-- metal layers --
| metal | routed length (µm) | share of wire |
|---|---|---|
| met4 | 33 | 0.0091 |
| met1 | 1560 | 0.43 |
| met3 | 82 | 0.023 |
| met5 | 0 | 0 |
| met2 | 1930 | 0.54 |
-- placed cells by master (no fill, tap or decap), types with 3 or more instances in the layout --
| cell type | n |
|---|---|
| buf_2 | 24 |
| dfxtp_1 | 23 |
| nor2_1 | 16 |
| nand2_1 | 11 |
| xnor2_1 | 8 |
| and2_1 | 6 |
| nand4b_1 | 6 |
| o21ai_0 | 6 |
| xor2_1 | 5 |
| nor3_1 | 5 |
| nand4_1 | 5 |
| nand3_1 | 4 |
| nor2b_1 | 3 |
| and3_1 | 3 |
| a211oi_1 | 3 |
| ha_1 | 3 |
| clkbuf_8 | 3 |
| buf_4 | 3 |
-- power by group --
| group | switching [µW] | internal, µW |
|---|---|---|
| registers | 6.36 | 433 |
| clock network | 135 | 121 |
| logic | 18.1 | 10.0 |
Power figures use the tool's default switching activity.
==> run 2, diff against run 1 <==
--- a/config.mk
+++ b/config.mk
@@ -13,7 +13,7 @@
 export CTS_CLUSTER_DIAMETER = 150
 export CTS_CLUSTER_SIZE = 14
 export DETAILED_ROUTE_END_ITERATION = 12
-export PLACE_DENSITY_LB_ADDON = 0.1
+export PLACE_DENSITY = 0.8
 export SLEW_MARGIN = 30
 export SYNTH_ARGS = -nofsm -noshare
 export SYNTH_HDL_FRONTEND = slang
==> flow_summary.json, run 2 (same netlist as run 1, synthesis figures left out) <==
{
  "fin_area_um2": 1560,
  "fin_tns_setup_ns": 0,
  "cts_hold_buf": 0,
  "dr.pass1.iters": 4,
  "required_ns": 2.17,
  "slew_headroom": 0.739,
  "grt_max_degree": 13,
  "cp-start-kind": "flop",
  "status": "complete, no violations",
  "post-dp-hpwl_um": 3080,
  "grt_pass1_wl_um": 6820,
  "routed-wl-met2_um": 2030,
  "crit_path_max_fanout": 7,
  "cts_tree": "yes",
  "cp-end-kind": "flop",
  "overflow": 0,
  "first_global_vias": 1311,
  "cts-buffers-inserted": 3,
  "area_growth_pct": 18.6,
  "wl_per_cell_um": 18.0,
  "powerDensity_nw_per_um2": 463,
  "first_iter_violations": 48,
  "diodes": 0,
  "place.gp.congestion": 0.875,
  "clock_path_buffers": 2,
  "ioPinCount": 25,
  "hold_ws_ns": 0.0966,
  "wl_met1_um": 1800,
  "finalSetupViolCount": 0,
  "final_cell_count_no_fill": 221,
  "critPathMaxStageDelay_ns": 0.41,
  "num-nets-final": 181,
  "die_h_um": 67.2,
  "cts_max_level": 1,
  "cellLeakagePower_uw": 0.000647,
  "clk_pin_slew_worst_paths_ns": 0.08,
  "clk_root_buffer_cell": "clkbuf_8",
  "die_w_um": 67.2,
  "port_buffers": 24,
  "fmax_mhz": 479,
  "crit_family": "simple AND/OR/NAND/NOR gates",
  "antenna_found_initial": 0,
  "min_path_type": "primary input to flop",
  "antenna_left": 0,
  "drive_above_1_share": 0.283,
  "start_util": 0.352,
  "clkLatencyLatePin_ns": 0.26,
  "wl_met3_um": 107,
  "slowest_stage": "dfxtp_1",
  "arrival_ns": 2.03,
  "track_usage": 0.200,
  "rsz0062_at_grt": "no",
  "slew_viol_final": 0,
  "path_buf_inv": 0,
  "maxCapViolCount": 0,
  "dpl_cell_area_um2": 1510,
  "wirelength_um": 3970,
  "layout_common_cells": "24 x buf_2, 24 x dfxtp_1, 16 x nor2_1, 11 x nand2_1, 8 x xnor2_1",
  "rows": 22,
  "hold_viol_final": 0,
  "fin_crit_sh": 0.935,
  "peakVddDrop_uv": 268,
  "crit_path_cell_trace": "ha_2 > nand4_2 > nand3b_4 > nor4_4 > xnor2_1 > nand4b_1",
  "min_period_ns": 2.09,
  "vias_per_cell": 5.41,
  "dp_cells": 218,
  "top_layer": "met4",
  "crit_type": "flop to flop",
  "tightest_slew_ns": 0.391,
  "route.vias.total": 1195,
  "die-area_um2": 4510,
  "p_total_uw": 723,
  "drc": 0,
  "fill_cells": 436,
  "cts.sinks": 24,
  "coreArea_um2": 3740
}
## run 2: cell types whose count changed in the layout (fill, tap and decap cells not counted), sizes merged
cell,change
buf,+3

——————————

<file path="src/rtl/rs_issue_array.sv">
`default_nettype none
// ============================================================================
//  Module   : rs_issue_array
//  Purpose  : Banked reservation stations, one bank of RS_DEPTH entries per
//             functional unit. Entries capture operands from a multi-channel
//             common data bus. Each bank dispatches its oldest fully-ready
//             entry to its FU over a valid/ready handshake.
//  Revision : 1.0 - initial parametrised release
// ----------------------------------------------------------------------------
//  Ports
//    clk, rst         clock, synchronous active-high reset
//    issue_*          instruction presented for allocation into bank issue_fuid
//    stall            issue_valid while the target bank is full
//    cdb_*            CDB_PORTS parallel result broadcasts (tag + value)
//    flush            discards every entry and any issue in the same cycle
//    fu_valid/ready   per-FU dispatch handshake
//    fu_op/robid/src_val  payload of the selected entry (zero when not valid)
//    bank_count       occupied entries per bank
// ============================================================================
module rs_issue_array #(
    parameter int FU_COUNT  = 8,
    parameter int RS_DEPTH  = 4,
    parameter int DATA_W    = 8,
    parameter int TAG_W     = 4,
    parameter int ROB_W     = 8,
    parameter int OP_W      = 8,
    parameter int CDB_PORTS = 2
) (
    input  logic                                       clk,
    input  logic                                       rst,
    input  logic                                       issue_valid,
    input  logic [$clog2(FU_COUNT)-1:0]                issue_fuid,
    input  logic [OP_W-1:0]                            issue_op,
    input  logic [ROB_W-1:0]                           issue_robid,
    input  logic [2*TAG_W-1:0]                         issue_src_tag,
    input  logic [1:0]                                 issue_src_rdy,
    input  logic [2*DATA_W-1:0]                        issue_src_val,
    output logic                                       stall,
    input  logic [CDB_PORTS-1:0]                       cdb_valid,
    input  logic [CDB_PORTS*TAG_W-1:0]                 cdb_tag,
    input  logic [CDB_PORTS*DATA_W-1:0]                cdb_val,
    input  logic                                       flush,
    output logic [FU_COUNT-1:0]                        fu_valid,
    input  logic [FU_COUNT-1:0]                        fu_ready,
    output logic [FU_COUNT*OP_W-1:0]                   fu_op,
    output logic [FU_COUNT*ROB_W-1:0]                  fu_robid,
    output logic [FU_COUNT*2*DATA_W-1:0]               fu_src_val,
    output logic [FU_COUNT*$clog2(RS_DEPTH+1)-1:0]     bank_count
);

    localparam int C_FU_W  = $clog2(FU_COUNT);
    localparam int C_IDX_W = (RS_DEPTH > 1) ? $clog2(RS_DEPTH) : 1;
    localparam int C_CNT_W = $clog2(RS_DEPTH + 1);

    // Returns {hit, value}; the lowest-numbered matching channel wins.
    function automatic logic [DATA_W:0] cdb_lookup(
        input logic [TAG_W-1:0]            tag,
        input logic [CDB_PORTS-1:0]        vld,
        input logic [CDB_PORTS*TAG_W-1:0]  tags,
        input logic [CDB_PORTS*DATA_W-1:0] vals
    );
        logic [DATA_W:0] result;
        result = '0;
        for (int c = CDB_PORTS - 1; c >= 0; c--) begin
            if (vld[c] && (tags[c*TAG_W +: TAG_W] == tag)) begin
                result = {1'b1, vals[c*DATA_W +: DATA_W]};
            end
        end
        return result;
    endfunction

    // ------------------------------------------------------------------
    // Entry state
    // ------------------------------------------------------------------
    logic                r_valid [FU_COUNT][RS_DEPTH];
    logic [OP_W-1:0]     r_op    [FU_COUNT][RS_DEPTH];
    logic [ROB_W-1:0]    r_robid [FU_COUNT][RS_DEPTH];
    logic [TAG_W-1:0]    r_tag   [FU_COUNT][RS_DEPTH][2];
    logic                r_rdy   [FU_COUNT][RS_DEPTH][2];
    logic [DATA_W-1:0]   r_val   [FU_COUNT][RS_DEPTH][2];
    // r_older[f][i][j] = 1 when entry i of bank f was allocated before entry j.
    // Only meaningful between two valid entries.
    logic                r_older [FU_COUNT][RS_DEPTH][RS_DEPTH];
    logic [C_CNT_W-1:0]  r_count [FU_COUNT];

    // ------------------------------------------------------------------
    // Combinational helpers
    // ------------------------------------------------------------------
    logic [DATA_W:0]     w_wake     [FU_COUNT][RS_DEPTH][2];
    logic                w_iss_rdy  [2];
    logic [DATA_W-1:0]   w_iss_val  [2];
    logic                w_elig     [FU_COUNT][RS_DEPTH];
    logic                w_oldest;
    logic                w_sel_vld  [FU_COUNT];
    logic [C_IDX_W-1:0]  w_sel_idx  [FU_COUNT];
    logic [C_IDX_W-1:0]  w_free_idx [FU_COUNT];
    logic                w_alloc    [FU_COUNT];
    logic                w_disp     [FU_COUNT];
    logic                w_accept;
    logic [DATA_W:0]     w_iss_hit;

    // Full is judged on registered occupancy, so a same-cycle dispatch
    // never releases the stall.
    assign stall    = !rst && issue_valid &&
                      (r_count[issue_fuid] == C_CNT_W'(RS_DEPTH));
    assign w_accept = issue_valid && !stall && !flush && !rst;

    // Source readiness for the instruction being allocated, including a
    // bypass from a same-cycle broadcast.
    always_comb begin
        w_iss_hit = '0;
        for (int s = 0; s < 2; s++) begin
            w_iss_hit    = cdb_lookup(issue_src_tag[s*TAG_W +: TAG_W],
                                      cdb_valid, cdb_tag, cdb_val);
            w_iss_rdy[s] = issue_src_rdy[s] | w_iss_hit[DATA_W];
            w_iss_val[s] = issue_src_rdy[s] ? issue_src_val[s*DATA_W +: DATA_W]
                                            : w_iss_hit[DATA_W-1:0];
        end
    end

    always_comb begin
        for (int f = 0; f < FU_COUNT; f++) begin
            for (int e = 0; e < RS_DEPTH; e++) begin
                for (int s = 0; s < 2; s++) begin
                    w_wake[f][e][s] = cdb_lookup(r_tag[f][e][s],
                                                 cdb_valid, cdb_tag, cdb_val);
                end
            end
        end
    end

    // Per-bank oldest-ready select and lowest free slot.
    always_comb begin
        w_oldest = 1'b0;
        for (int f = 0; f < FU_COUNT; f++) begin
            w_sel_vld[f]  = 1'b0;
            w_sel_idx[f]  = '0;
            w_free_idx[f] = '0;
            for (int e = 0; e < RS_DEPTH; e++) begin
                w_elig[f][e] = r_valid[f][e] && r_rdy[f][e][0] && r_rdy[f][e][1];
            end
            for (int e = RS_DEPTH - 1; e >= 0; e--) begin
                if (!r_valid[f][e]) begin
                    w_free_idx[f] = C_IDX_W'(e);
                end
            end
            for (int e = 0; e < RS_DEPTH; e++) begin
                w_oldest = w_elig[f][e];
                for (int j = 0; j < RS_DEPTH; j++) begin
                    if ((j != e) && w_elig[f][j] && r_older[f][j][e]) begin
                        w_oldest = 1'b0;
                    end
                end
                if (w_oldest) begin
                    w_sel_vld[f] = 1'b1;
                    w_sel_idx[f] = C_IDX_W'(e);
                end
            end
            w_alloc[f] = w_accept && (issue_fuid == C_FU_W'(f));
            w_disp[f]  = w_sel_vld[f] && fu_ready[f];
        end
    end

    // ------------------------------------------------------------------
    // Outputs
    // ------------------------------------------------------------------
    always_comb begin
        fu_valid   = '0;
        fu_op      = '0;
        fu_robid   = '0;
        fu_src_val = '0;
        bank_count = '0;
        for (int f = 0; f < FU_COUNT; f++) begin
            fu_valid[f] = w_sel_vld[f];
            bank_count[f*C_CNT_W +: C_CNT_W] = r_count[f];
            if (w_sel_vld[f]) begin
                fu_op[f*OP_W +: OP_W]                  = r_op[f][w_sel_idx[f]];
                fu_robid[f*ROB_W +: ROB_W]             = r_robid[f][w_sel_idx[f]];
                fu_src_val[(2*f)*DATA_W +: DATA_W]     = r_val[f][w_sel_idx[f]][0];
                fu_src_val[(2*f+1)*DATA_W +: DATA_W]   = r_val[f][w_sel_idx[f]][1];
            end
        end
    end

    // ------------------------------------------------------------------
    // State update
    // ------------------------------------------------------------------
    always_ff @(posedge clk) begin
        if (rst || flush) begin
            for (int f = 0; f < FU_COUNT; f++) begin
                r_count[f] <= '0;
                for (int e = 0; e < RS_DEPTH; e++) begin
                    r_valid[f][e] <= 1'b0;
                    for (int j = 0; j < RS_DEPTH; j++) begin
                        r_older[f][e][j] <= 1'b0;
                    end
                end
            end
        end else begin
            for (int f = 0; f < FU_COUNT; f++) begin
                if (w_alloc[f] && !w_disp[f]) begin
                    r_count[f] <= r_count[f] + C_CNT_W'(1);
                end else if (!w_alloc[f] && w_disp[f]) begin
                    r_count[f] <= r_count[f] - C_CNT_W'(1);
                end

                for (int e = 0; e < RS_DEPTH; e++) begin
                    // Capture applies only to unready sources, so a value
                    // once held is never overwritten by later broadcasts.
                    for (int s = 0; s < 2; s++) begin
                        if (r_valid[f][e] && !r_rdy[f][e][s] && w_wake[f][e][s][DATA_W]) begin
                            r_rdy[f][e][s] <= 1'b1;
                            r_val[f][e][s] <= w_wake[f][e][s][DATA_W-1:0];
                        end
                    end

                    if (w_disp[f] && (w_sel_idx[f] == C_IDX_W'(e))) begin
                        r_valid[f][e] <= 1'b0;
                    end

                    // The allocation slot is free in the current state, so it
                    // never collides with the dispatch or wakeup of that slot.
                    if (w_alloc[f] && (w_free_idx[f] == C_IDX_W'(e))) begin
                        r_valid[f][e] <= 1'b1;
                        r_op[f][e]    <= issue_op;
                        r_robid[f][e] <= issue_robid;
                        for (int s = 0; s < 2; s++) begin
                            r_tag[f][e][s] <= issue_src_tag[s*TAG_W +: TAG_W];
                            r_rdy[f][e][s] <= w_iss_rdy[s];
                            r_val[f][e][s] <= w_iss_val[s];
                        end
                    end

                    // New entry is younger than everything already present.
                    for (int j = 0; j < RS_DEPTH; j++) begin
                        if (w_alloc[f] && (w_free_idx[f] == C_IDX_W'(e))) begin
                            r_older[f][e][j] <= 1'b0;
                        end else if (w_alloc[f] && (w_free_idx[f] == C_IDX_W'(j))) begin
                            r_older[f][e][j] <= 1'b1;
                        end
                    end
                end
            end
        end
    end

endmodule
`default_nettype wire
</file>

——————————

Retype exactly the lines above, from the one with "buf_2 | 24 |" through the one with "internal, µW |", inclusive.

§ **Exercise answer**
| buf_2 | 24 |
| dfxtp_1 | 23 |
| nor2_1 | 16 |
| nand2_1 | 11 |
| xnor2_1 | 8 |
| and2_1 | 6 |
| nand4b_1 | 6 |
| o21ai_0 | 6 |
| xor2_1 | 5 |
| nor3_1 | 5 |
| nand4_1 | 5 |
| nand3_1 | 4 |
| nor2b_1 | 3 |
| and3_1 | 3 |
| a211oi_1 | 3 |
| ha_1 | 3 |
| clkbuf_8 | 3 |
| buf_4 | 3 |
-- power by group --
| group | switching [µW] | internal, µW |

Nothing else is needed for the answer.